[Stored data]

= = = = = = =

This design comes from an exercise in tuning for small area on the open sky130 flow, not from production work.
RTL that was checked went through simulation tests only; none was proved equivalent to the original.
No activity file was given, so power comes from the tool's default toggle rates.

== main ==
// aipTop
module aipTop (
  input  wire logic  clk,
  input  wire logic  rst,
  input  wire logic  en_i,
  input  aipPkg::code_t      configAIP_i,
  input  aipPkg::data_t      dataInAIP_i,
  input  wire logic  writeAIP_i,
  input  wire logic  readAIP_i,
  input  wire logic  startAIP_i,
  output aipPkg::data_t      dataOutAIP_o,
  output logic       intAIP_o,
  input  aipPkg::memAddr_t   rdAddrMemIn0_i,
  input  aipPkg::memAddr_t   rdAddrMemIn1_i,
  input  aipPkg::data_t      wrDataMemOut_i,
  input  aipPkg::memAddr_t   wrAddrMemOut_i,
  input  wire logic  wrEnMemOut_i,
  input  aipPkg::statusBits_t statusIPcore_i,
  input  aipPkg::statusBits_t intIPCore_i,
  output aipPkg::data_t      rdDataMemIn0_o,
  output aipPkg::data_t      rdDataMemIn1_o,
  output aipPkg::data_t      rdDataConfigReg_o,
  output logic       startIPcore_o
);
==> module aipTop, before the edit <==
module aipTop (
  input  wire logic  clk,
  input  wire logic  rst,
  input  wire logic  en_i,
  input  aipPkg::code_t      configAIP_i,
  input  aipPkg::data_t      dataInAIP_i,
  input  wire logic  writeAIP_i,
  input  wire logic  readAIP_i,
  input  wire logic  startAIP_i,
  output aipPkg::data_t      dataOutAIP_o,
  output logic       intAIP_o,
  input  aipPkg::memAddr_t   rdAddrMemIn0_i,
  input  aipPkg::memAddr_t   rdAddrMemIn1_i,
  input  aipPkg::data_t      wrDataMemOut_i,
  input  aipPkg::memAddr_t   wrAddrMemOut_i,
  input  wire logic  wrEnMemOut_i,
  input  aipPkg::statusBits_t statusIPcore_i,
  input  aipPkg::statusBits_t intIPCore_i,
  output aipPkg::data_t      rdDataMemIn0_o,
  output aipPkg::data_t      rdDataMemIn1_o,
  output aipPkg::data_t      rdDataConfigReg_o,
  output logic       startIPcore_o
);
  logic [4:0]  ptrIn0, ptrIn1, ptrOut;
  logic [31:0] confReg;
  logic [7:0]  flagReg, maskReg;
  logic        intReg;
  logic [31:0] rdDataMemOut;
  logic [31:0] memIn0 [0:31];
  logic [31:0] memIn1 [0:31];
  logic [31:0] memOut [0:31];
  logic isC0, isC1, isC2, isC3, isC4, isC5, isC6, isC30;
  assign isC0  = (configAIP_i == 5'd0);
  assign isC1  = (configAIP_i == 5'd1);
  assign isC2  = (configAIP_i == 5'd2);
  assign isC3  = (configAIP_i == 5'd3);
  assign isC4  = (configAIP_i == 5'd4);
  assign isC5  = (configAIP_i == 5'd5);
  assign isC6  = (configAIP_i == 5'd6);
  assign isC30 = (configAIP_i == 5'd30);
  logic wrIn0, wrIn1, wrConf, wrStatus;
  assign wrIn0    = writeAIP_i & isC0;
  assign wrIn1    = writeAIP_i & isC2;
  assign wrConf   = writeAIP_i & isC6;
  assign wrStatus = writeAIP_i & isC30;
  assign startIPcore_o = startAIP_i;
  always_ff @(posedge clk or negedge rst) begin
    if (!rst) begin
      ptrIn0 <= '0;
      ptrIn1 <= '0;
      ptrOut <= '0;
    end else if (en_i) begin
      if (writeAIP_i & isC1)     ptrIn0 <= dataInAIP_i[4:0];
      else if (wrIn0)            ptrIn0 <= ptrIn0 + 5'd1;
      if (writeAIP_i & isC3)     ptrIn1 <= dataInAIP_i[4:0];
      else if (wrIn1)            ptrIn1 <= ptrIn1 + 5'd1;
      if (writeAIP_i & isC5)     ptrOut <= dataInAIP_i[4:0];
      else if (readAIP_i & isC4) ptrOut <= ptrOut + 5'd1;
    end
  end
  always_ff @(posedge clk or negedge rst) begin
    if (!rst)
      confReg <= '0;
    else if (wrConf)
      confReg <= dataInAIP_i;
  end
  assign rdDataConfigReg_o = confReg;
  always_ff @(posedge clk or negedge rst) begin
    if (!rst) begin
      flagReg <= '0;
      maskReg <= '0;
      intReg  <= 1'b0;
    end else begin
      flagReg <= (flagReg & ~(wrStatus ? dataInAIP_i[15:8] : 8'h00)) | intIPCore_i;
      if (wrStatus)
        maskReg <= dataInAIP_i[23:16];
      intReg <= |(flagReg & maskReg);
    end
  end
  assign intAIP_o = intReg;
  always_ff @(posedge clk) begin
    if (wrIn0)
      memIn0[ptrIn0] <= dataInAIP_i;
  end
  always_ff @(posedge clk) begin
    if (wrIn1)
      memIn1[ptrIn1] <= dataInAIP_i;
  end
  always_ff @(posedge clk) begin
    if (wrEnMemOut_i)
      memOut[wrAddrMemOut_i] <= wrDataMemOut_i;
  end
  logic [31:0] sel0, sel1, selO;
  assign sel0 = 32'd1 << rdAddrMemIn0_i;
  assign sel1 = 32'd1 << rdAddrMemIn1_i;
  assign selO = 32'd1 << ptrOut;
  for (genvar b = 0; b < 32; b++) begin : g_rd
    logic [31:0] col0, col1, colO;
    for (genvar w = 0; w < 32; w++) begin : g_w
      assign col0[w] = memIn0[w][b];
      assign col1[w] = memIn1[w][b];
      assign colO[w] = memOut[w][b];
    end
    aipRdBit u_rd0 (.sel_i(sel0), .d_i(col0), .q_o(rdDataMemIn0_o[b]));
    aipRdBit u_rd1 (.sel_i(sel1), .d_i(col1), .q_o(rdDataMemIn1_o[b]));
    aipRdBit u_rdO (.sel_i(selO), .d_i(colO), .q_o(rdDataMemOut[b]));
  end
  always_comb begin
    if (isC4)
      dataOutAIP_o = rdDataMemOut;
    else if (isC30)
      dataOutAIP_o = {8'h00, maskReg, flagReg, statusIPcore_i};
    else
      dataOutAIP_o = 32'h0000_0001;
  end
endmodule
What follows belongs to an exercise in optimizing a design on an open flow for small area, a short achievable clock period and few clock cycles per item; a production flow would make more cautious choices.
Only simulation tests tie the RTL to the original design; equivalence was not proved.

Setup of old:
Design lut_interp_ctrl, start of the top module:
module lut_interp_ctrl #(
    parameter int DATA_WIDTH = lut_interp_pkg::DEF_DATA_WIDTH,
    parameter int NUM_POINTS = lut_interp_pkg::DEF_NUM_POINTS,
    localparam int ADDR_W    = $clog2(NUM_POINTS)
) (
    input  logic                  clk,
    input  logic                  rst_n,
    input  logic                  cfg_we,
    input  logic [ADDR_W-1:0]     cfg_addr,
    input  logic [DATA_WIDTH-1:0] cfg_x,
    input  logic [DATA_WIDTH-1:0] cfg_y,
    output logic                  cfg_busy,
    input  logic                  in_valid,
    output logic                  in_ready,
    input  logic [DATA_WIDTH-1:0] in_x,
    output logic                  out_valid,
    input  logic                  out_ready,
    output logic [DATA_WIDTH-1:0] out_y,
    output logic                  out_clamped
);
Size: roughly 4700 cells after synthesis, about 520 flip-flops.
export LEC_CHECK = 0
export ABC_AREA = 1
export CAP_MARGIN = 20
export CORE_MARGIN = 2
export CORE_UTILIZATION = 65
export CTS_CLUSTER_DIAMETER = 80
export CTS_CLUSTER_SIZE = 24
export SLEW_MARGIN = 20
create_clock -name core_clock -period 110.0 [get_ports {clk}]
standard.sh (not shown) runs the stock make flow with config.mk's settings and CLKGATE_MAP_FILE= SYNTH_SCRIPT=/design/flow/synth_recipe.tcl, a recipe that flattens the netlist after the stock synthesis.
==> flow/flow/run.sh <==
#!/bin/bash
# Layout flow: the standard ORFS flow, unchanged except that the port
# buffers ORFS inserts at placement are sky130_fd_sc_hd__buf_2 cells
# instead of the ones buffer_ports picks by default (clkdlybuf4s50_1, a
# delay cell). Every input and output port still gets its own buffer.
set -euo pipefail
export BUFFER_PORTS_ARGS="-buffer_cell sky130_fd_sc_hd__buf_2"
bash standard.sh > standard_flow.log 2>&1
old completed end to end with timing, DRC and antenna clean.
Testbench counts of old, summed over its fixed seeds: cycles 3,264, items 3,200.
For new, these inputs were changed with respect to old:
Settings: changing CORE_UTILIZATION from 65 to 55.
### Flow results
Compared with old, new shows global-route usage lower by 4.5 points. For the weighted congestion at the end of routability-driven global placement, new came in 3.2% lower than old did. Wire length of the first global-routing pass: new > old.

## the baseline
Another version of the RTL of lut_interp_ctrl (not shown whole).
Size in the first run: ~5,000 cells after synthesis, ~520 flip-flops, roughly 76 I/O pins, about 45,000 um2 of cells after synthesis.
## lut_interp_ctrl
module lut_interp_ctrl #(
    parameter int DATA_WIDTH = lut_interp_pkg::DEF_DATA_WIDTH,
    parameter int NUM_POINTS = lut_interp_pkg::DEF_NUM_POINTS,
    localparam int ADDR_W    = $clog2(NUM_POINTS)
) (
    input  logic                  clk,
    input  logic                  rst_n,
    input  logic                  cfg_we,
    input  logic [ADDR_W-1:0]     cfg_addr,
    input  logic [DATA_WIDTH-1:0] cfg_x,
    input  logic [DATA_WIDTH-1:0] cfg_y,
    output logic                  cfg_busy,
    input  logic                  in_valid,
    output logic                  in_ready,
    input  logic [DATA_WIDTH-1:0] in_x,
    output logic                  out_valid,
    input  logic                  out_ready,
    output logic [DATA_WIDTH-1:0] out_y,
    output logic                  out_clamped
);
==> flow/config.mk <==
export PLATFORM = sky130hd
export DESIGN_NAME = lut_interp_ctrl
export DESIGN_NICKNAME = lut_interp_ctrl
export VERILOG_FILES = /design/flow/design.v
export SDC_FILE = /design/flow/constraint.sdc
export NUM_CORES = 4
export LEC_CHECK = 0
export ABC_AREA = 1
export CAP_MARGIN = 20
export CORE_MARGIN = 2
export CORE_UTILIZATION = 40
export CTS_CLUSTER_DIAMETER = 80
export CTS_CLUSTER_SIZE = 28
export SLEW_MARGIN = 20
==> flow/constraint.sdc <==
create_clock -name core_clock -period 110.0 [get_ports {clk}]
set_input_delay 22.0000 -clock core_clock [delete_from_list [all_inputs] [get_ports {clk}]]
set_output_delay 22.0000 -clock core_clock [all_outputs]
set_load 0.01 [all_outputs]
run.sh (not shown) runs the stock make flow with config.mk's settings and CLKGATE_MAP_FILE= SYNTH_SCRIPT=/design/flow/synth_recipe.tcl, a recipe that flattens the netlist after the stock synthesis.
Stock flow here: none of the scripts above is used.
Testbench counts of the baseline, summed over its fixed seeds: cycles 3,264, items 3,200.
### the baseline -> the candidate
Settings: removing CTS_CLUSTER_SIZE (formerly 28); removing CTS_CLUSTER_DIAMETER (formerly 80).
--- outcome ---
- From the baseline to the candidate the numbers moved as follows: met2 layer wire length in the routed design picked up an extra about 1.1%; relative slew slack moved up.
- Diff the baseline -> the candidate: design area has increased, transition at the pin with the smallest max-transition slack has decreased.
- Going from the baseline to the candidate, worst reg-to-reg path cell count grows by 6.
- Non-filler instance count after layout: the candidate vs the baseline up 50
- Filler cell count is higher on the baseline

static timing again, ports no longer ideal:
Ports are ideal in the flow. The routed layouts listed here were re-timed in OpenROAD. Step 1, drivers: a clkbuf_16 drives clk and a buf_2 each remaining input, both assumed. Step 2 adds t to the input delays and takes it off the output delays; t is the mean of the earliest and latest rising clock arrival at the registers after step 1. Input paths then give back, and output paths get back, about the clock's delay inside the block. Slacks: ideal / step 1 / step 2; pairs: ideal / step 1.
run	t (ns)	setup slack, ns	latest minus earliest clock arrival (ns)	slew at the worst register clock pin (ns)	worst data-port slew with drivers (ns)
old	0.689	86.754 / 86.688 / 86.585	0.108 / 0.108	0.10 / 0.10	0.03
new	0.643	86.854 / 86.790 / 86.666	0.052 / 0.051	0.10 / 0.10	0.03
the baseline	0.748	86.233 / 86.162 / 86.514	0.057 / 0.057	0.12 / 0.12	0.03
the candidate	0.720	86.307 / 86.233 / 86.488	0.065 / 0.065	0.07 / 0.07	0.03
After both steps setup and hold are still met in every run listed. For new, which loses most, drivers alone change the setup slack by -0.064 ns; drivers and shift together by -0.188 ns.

= = = = = = =

# [Action item]
Extract exactly and only the lines above from the line containing "ptrOut <= '0;" through the line containing "assign rdDataConfigReg_o = confReg;", both end lines included.

# [Response box]
      ptrOut <= '0;
    end else if (en_i) begin
      if (writeAIP_i & isC1)     ptrIn0 <= dataInAIP_i[4:0];
      else if (wrIn0)            ptrIn0 <= ptrIn0 + 5'd1;
      if (writeAIP_i & isC3)     ptrIn1 <= dataInAIP_i[4:0];
      else if (wrIn1)            ptrIn1 <= ptrIn1 + 5'd1;
      if (writeAIP_i & isC5)     ptrOut <= dataInAIP_i[4:0];
      else if (readAIP_i & isC4) ptrOut <= ptrOut + 5'd1;
    end
  end
  always_ff @(posedge clk or negedge rst) begin
    if (!rst)
      confReg <= '0;
    else if (wrConf)
      confReg <= dataInAIP_i;
  end
  assign rdDataConfigReg_o = confReg;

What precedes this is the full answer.